__RECORDS FOR THIS TASK__:
<file path="config.mk">
export PLATFORM = sky130hd
export DESIGN_NAME = fan_cmd_mapper
export DESIGN_NICKNAME = d
export VERILOG_FILES = /design/src/rtl/fan_map_pkg.sv /design/src/rtl/fan_ctl_reg.sv /design/src/rtl/fan_delta_scale.sv /design/src/rtl/fan_cmd_select.sv /design/src/rtl/fan_cmd_mapper.sv
export SDC_FILE = /design/constraint.sdc
export NUM_CORES = 1
export LEC_CHECK = 0
export BUFFER_PORTS_ARGS = -buffer_cell sky130_fd_sc_hd__buf_2
export CORE_ASPECT_RATIO = 0.5
export CORE_MARGIN = 3
export CORE_UTILIZATION = 44
export DETAILED_ROUTE_END_ITERATION = 12
export PLACE_DENSITY = 0.75
export SETUP_SLACK_MARGIN = 0.1
export SYNTH_ARGS = -nofsm -noshare
export SYNTH_HDL_FRONTEND = slang
export SYNTH_SLANG_ARGS = --single-unit
</file>
<file path="constraint.sdc">
create_clock -name clk -period 1.7 [get_ports clk]
set_input_delay 0.085 -clock clk [delete_from_list [all_inputs] [get_ports clk]]
set_output_delay 0.085 -clock clk [all_outputs]
set_load 0.02 [all_outputs]
</file>
<file path="src/rtl/fan_map_pkg.sv">
package fan_map_pkg;

  localparam int TEMP_W   = 8;
  localparam int CMD_W    = 7;
  localparam int CMD_FULL = 32;
  localparam int MAN_MAX  = 64;
  localparam int REG_W    = 8;

  typedef enum logic [1:0] {
    SPAN_8    = 2'b00,
    SPAN_16   = 2'b01,
    SPAN_32   = 2'b10,
    SPAN_32_B = 2'b11
  } span_e;

  // Left shift applied to the excess in degrees; also right shift of full scale
  function automatic logic [1:0] span_shift(input span_e s);
    logic [1:0] r;
    case (s)
      SPAN_8:  r = 2'd2;
      SPAN_16: r = 2'd1;
      default: r = 2'd0;
    endcase
    return r;
  endfunction

endpackage

</file>
<file path="src/rtl/fan_ctl_reg.sv">
module fan_ctl_reg
  import fan_map_pkg::*;
#(
  parameter int DW = REG_W
) (
  input  logic          clk,
  input  logic          rst_n,
  input  logic          wr_en,
  input  logic [DW-1:0] wr_data,
  output logic [DW-1:0] rd_data,
  output span_e         span,
  output logic          tmo_dis,
  output logic          fb_cs,
  output logic          drv_ol
);

  span_e      span_q, span_d;
  logic [1:0] spare_q, spare_d;
  logic       tmo_q, tmo_d;
  logic       fb_q, fb_d;
  logic       drv_q, drv_d;

  // next state: top bit written low forces the span field back to its base code
  always_comb begin
    span_d  = span_q;
    spare_d = spare_q;
    tmo_d   = tmo_q;
    fb_d    = fb_q;
    drv_d   = drv_q;
    if (wr_en) begin
      if (wr_data[7]) span_d = span_e'(wr_data[6:5]);
      else            span_d = SPAN_8;
      spare_d = wr_data[4:3];
      tmo_d   = wr_data[2];
      fb_d    = wr_data[1];
      drv_d   = wr_data[0];
    end
  end

  always_ff @(posedge clk or negedge rst_n) begin
    if (!rst_n) begin
      span_q  <= SPAN_8;
      spare_q <= 2'b00;
      tmo_q   <= 1'b0;
      fb_q    <= 1'b0;
      drv_q   <= 1'b0;
    end else begin
      span_q  <= span_d;
      spare_q <= spare_d;
      tmo_q   <= tmo_d;
      fb_q    <= fb_d;
      drv_q   <= drv_d;
    end
  end

  assign rd_data = {1'b1, span_q, spare_q, tmo_q, fb_q, drv_q};
  assign span    = span_q;
  assign tmo_dis = tmo_q;
  assign fb_cs   = fb_q;
  assign drv_ol  = drv_q;

  // a write with the top bit low leaves 100 in bits 7:5
  a_r5_top_fix: assert property (@(posedge clk) disable iff (!rst_n)
    (wr_en && !wr_data[7]) |=> (rd_data[7:5] == 3'b100));

  // a write stores its low field one clock later
  a_r5_low_field: assert property (@(posedge clk) disable iff (!rst_n)
    wr_en |=> (rd_data[4:0] == $past(wr_data[4:0])));

endmodule

</file>
<file path="src/rtl/fan_delta_scale.sv">
module fan_delta_scale
  import fan_map_pkg::*;
#(
  parameter int TW    = TEMP_W,
  parameter int CW    = CMD_W,
  parameter int FULL  = CMD_FULL
) (
  input  logic          clk,
  input  logic          rst_n,
  input  logic          upd_en,
  input  span_e         span,
  input  logic [TW-1:0] t_rem,
  input  logic [TW-1:0] t_thr,
  output logic [CW-1:0] cmd_q
);

  localparam int DW = TW + 1;

  logic signed [DW-1:0] diff;
  logic [1:0]           sh;
  logic [DW-1:0]        lim;
  logic [CW-1:0]        cmd_nxt;
  logic [CW-1:0]        cmd_d;

  always_comb begin
    diff = $signed({t_rem[TW-1], t_rem}) - $signed({t_thr[TW-1], t_thr});
    sh   = span_shift(span);
    lim  = DW'(FULL) >> sh;
    if (diff[DW-1] || (diff == '0))
      cmd_nxt = '0;
    else if ($unsigned(diff) >= lim)
      cmd_nxt = CW'(FULL);
    else
      cmd_nxt = diff[CW-1:0] << sh;
    // clock enable: frozen while the thermal loop is open
    cmd_d = upd_en ? cmd_nxt : cmd_q;
  end

  always_ff @(posedge clk or negedge rst_n) begin
    if (!rst_n) cmd_q <= '0;
    else        cmd_q <= cmd_d;
  end

  // command never exceeds full scale
  a_r3_cap: assert property (@(posedge clk) disable iff (!rst_n)
    cmd_q <= CW'(FULL));

  // no update while enable is low
  a_r8_hold: assert property (@(posedge clk) disable iff (!rst_n)
    !upd_en |=> $stable(cmd_q));

  // no excess means zero command
  a_r2_zero: assert property (@(posedge clk) disable iff (!rst_n)
    (upd_en && ($signed(t_rem) <= $signed(t_thr))) |=> (cmd_q == '0));

endmodule

</file>
<file path="src/rtl/fan_cmd_select.sv">
module fan_cmd_select
  import fan_map_pkg::*;
#(
  parameter int CW   = CMD_W,
  parameter int IW   = 8,
  parameter int MMAX = MAN_MAX
) (
  input  logic          clk,
  input  logic          rst_n,
  input  logic          drv_ol,
  input  logic          open_req,
  input  logic          man_we,
  input  logic [IW-1:0] man_wdata,
  input  logic [CW-1:0] map_cmd,
  output logic          thermal_open,
  output logic [CW-1:0] speed_cmd
);

  logic [CW-1:0] man_q, man_d, man_cap;

  always_comb begin
    man_cap = (man_wdata > IW'(MMAX)) ? CW'(MMAX) : man_wdata[CW-1:0];
    man_d   = man_we ? man_cap : man_q;
  end

  always_ff @(posedge clk or negedge rst_n) begin
    if (!rst_n) man_q <= '0;
    else        man_q <= man_d;
  end

  assign thermal_open = drv_ol | open_req;
  assign speed_cmd    = thermal_open ? man_q : map_cmd;

  // stored manual value stays within range
  a_r9_man_cap: assert property (@(posedge clk) disable iff (!rst_n)
    man_q <= CW'(MMAX));

  // open-loop drive always opens the thermal loop
  a_r7_drv_opens: assert property (@(posedge clk) disable iff (!rst_n)
    drv_ol |-> thermal_open);

endmodule

</file>
<file path="src/rtl/fan_cmd_mapper.sv">
module fan_cmd_mapper
  import fan_map_pkg::*;
(
  input  logic             clk,
  input  logic             rst_n,
  input  logic             cfg_we,
  input  logic [REG_W-1:0] cfg_wdata,
  output logic [REG_W-1:0] cfg_rdata,
  input  logic             man_we,
  input  logic [7:0]       man_wdata,
  input  logic             loop_open_req,
  input  logic [TEMP_W-1:0] temp_remote,
  input  logic [TEMP_W-1:0] temp_limit,
  output logic [CMD_W-1:0] speed_cmd,
  output logic             bus_tmo_dis,
  output logic             fb_cur_sense,
  output logic             drv_open_loop,
  output logic             thermal_open
);

  span_e            span;
  logic [CMD_W-1:0] map_cmd;
  logic             drv_ol;

  fan_ctl_reg #(.DW(REG_W)) u_reg (
    .clk     (clk),
    .rst_n   (rst_n),
    .wr_en   (cfg_we),
    .wr_data (cfg_wdata),
    .rd_data (cfg_rdata),
    .span    (span),
    .tmo_dis (bus_tmo_dis),
    .fb_cs   (fb_cur_sense),
    .drv_ol  (drv_ol)
  );

  fan_delta_scale #(.TW(TEMP_W), .CW(CMD_W), .FULL(CMD_FULL)) u_scale (
    .clk    (clk),
    .rst_n  (rst_n),
    .upd_en (!thermal_open),
    .span   (span),
    .t_rem  (temp_remote),
    .t_thr  (temp_limit),
    .cmd_q  (map_cmd)
  );

  fan_cmd_select #(.CW(CMD_W), .IW(8), .MMAX(MAN_MAX)) u_sel (
    .clk          (clk),
    .rst_n        (rst_n),
    .drv_ol       (drv_ol),
    .open_req     (loop_open_req),
    .man_we       (man_we),
    .man_wdata    (man_wdata),
    .map_cmd      (map_cmd),
    .thermal_open (thermal_open),
    .speed_cmd    (speed_cmd)
  );

  assign drv_open_loop = drv_ol;

  // top register bit reads one at all times
  a_r5_top_one: assert property (@(posedge clk) disable iff (!rst_n)
    cfg_rdata[7]);

endmodule

</file>
==> tab_implementation.tex <==
\begin{tabular}{lr}
\hline
Metric & Value \\
\hline
\multicolumn{2}{l}{\textbf{Place}} \\
Detailed placement HPWL & 2730 um \\
IO buf count & 54 \\
Routability congestion estimate from global placement & 0.802 \\
Pre-CTS setup slack & -601 ps \\
\multicolumn{2}{l}{\textbf{Logic synthesis}} \\
Top cells by instance count after synthesis & nand2\_1 (27), dfrtp\_1 (21), inv\_1 (17), o21ai\_0 (15), nor2\_1 (12) \\
Share of synthesized flip-flops with an asynchronous set or reset & 1.00 \\
Most repeated cell in the gate-level netlist after synthesis & nand2\_1 \\
Cell area after technology mapping & 1510 um\^{}2 \\
Synthesis-stage register bit count & 21 \\
Avg Inst Size Synth & 8.62 um\^{}2 \\
Cell type with the largest total area after synthesis & dfrtp\_1 \\
Synthesized instance count & 175 \\
Proportion of synthesized chip area in sequential cells & 0.349 \\
Number of flops mapped to enable cells by yosys & 0 \\
Yosys warns & 0 \\
Area fraction of the dominant cell type after synthesis & 0.349 \\
Post-synth cell types & 42 \\
Synth Flop Type & dfrtp\_1 \\
Cells taking the most area after synthesis & dfrtp\_1 (35\%), ha\_1 (8.3\%), nand2\_1 (6.7\%) \\
\multicolumn{2}{l}{\textbf{Global routing}} \\
Initial antenna violation count & 0 \\
Global-route wire length before repair & 5180 um \\
Largest net degree at the start of global routing & 22 \\
Number of global-route vias before repair & 1208 \\
Overflow left after global routing & 0 \\
Overall fraction of global-route tracks in use & 0.159 \\
\multicolumn{2}{l}{\textbf{Timing}} \\
Number of hold-slack violations in the final timing report & 0 \\
RSZ-0062 raised after global routing & true \\
Number of max-slew violations in the final report & 0 \\
Shortest period the worst path allows & 1910 ps \\
Setup clock skew after layout & 2.24 ps \\
Highest clock frequency the design can meet & 523 MHz \\
Crit share post-route & 1.12 \\
Final setup slack of the worst path & -211 ps \\
Total of endpoints with negative setup slack in the final report & 7 \\
\multicolumn{2}{l}{\textbf{Min path}} \\
Worst hold-check path type & in2reg \\
Worst hold path depth & 3 \\
\multicolumn{2}{l}{\textbf{Die}} \\
Starting Density & 0.481 \\
Std cell rows & 14 \\
Floorplan die height & 47.4 um \\
Overall die area & 4210 um\^{}2 \\
Total I/O pin count & 56 \\
Area of the core region & 3140 um\^{}2 \\
Die W & 88.8 um \\
\multicolumn{2}{l}{\textbf{Setup path}} \\
Kind of start point of the critical path & primary input \\
Worst Reg2Reg Path Length in Cells & 6 \\
Endpoint class of the critical path & flip-flop \\
Required time of the worst setup path & 1830 ps \\
Critical path class & in2reg \\
Critical path data arrival time & 2040 ps \\
Top fanout value on the critical path & 2 \\
\multicolumn{2}{l}{\textbf{Power}} \\
Total power divided by cell area & 741 nW/um\^{}2 \\
Leak pwr & 1.04 nW \\
Reg power frac & 0.374 \\
Psw & 513 uW \\
Logic pwr share & 0.420 \\
Switching power share of the total & 0.337 \\
Worst IR Drop VDD & 0.317 mV \\
Internal power contribution & 1.01 mW \\
Relative contribution of the clock network to total power & 0.206 \\
\multicolumn{2}{l}{\textbf{CTS}} \\
Clock Pin Slew Worst Setup and Hold Paths & 70 ps \\
Maximum root-to-sink buffer count & 2 \\
Clock Root Buffer & clkbuf\_8 \\
H-Tree Level Count & 1 \\
\# clock sinks & 21 \\
Clock buffer count from CTS & 3 \\
Skew-Pair Late Insertion Delay & 250 ps \\
Clock tree from TritonCTS & built \\
\multicolumn{2}{l}{\textbf{Run status}} \\
Outcome & complete, but fails checks \\
Violations in the final reports & negative setup slack \\
\multicolumn{2}{l}{\textbf{Routing}} \\
First-pass detailed-route iteration total & 4 \\
Post-DRT Antenna Nets & 0 \\
Final wirelength & 3310 um \\
Average detailed-routed wire length per instance & 11.7 um \\
Via density per instance & 4.97 \\
Post-route DRC & 0 \\
Total via count in the routed design & 1407 \\
Number of DRC violations after detailed-routing iteration 0 & 58 \\
\multicolumn{2}{l}{\textbf{Final layout}} \\
Post-route core utilization & 0.654 \\
Synthesis-to-finish area growth & 36.0\% \\
Number of nets in the layout & 292 \\
Proportion of layout cells with a drive suffix above 1 & 0.383 \\
Number of antenna repair diodes & 0 \\
\multicolumn{2}{l}{\textbf{Flow run}} \\
Max Cap Viol & 0 \\
\hline
\end{tabular}
==> critical path: stages <==
cell and delay, ps:
buf_8 80, inv_8 30, ha_4 150, fa_2 380
xnor2_2 190, ha_1 260, o211a_1 240, o311ai_4 280
nor4b_2 260, o31ai_1 100
==> timing repair <==
action	in CTS	in global routing
hold buffers	1	0
setup endpoints to repair	9	8
endpoints found under the hold margin	21	0
pin swaps	11	1
resized for setup	7	3
buffers inserted	0	1
==> through the flow <==
stage / instances / TNS, ps / instance area [um^2] / hold WS, ps / power [mW]
3_5_place_dp: 277 / -4010 / 1950 / 63.6 / 1.20
2_1_floorplan: 176 / -2400 / 1560 / -211 / 0.984
5_1_grt: 283 / -1960 / 2050 / 56.1 / 1.63
3_3_place_gp: 277 / -3710 / 1950 / 52.5 / 1.18
6_report: 283 / -1170 / 2050 / 52.0 / 1.52
4_1_cts: 282 / -1300 / 2030 / 50.5 / 1.53
==> cell usage in the layout, fill, tap and decap left out, types with 2 or more instances in the layout <==
master,Yosys,layout
a21oi_1,8,8
mux2i_1,2,2
conb_1,1,2
buf_4,4,15
nand2b_1,3,3
o21ai_0,15,15
nand2_1,27,27
a211oi_1,4,3
ha_4,0,2
ha_1,10,8
xor2_1,3,3
inv_1,17,16
nand3_1,8,8
o21ai_1,5,4
nor2_1,12,11
buf_6,0,2
dfrtp_1,21,21
buf_2,1,52
mux2_2,5,5
clkinv_1,3,2
clkbuf_8,0,3
==> worst paths after layout <==
kind                             startpoint               end  slack, ps
setup / recovery             temp_remote[0]  u_scale.cmd_q[5]       -210
hold / removal                 man_wdata[5]    u_sel.man_q[5]         50
setup reg to reg              u_reg.span[1]  u_scale.cmd_q[5]        110
hold reg to reg            u_scale.cmd_q[6]  u_scale.cmd_q[6]        500
max in group asynchronous             rst_n  u_reg.spare_q[0]       1080
min in group asynchronous             rst_n    u_sel.man_q[4]        310
==> kinds of logic after synthesis <==
kind of cell / count (synthesis) / share of synthesized area
simple gates: 57 / 0.187
fa+ha+maj: 11 / 0.0963
xor+xnor: 5 / 0.0340
compound gates: 45 / 0.201
other cells: 1 / 0.00249
buf+inv: 28 / 0.0805
flops: 21 / 0.349
mux: 7 / 0.0506
==> power by group through the flow <==
stage               registers [mW]  clock network [mW]  logic (mW)
floorplan                    0.590                   0       0.394
global placement             0.572                   0       0.609
detailed placement           0.576                   0       0.625
CTS                          0.567               0.325       0.636
global route                 0.572               0.352       0.707
finish                       0.568               0.314       0.638
==> layer usage <==
layer	up-vias	routed length (um)	part of all wire	global-route usage
met3	2	188	0.057	0.0263
met4	0	12	0.0036	0.0271
met1	630	1590	0.48	0.205
met5	-	0	0	0
met2	38	1510	0.46	0.292
li1	737	-	-	-
==> cell type report <==
cell class	count	area, um^2
Multi-Input combinational cell	127	926
Sequential cell	21	526
Fill cell	258	1080
Inverter	20	83.8
Timing Repair Buffer	71	420
Clock buffer	4	45.0
Tap cell	40	50.0
==> flip-flops by register name, summed over array words and instances, names as in the netlist <==
register,flops
u_reg.drv_ol,1
u_reg.span,2
u_reg.tmo_dis,1
u_scale.cmd_q,7
u_reg.fb_cs,1
u_reg.spare_q,2
u_sel.man_q,7
Note: power is estimated with default switching activity, not from simulation.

__EXERCISE PROMPT__: Report every line of the material above in which "finish" appears.

__EXERCISE OUTPUT__:
Synthesis-to-finish area growth & 36.0\% \\
finish                       0.568               0.314       0.638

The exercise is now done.